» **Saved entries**
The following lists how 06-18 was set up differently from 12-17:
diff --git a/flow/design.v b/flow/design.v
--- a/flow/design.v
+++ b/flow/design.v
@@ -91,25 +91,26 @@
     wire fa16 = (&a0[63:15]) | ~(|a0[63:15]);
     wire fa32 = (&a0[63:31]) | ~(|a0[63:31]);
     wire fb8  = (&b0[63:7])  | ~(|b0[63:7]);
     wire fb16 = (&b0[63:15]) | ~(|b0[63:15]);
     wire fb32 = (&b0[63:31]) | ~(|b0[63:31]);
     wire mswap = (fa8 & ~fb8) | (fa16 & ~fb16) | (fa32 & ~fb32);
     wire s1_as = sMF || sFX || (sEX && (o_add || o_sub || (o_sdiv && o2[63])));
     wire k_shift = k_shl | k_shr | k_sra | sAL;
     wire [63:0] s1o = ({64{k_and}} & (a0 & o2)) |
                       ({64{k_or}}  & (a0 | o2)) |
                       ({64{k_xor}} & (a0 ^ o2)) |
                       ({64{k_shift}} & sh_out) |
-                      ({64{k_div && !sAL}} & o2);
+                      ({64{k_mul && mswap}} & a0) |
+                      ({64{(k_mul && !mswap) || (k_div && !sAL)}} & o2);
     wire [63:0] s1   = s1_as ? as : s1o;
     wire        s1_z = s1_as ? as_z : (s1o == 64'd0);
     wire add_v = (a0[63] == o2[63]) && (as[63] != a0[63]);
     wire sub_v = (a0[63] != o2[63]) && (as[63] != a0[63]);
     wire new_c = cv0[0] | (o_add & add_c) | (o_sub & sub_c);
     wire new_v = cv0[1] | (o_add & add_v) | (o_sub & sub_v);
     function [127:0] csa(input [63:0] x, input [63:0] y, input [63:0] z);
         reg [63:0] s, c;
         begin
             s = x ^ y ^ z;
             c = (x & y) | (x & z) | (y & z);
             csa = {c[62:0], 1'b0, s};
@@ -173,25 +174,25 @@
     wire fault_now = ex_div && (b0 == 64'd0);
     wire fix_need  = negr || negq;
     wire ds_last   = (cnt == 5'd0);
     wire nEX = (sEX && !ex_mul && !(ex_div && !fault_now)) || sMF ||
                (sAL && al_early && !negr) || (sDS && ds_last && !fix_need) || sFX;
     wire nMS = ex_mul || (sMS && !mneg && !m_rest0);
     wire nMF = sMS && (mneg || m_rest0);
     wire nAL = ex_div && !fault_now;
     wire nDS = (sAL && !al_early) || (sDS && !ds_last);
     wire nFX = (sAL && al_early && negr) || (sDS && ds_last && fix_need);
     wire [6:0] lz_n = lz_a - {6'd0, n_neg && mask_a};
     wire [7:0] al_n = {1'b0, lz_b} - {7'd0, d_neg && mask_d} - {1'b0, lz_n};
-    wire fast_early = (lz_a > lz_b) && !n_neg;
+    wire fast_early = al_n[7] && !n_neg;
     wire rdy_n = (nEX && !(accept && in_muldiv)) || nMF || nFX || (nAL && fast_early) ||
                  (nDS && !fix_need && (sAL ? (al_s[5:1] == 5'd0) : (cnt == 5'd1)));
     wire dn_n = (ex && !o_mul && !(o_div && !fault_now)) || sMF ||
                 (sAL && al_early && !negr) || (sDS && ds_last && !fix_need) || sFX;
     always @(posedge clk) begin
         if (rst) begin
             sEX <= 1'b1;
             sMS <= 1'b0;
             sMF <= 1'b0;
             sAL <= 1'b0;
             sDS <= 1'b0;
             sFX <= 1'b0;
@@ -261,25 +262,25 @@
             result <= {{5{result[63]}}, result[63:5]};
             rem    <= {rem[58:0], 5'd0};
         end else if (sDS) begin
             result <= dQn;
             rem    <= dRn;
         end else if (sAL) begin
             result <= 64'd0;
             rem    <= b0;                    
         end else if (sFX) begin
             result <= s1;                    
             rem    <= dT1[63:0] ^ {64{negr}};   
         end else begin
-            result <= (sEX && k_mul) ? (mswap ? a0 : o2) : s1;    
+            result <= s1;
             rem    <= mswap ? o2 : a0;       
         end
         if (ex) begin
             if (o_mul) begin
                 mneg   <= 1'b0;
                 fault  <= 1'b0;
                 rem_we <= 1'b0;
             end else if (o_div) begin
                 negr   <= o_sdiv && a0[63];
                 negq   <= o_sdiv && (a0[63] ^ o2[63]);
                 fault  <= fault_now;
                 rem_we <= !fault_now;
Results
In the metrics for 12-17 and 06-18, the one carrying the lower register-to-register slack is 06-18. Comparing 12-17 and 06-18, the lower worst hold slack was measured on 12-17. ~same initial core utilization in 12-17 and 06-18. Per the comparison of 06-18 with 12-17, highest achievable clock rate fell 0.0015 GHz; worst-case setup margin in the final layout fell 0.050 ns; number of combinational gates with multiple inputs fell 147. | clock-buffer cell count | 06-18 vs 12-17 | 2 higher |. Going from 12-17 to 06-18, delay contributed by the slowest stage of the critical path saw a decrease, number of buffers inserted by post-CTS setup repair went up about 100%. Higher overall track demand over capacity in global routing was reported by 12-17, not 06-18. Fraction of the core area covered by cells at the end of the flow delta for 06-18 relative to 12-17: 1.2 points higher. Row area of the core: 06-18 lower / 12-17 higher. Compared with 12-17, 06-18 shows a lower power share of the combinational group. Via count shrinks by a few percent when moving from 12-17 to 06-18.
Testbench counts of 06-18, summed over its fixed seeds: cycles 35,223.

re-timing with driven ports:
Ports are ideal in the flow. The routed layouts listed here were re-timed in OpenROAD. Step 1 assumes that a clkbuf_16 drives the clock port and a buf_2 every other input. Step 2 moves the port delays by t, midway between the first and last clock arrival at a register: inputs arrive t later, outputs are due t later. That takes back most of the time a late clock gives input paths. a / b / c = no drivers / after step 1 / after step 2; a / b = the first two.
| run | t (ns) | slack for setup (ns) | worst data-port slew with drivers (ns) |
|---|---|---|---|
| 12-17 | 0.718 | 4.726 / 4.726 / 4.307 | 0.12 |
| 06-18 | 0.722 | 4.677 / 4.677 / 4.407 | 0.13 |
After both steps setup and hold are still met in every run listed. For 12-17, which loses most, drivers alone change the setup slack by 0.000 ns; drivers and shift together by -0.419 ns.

» **YOUR OBJECTIVE**
Find and copy each line above that includes the string "mswap".

» **RESPONSE TO THIS TASK**
     wire mswap = (fa8 & ~fb8) | (fa16 & ~fb16) | (fa32 & ~fb32);
+                      ({64{k_mul && mswap}} & a0) |
+                      ({64{(k_mul && !mswap) || (k_div && !sAL)}} & o2);
-            result <= (sEX && k_mul) ? (mswap ? a0 : o2) : s1;    
             rem    <= mswap ? o2 : a0;       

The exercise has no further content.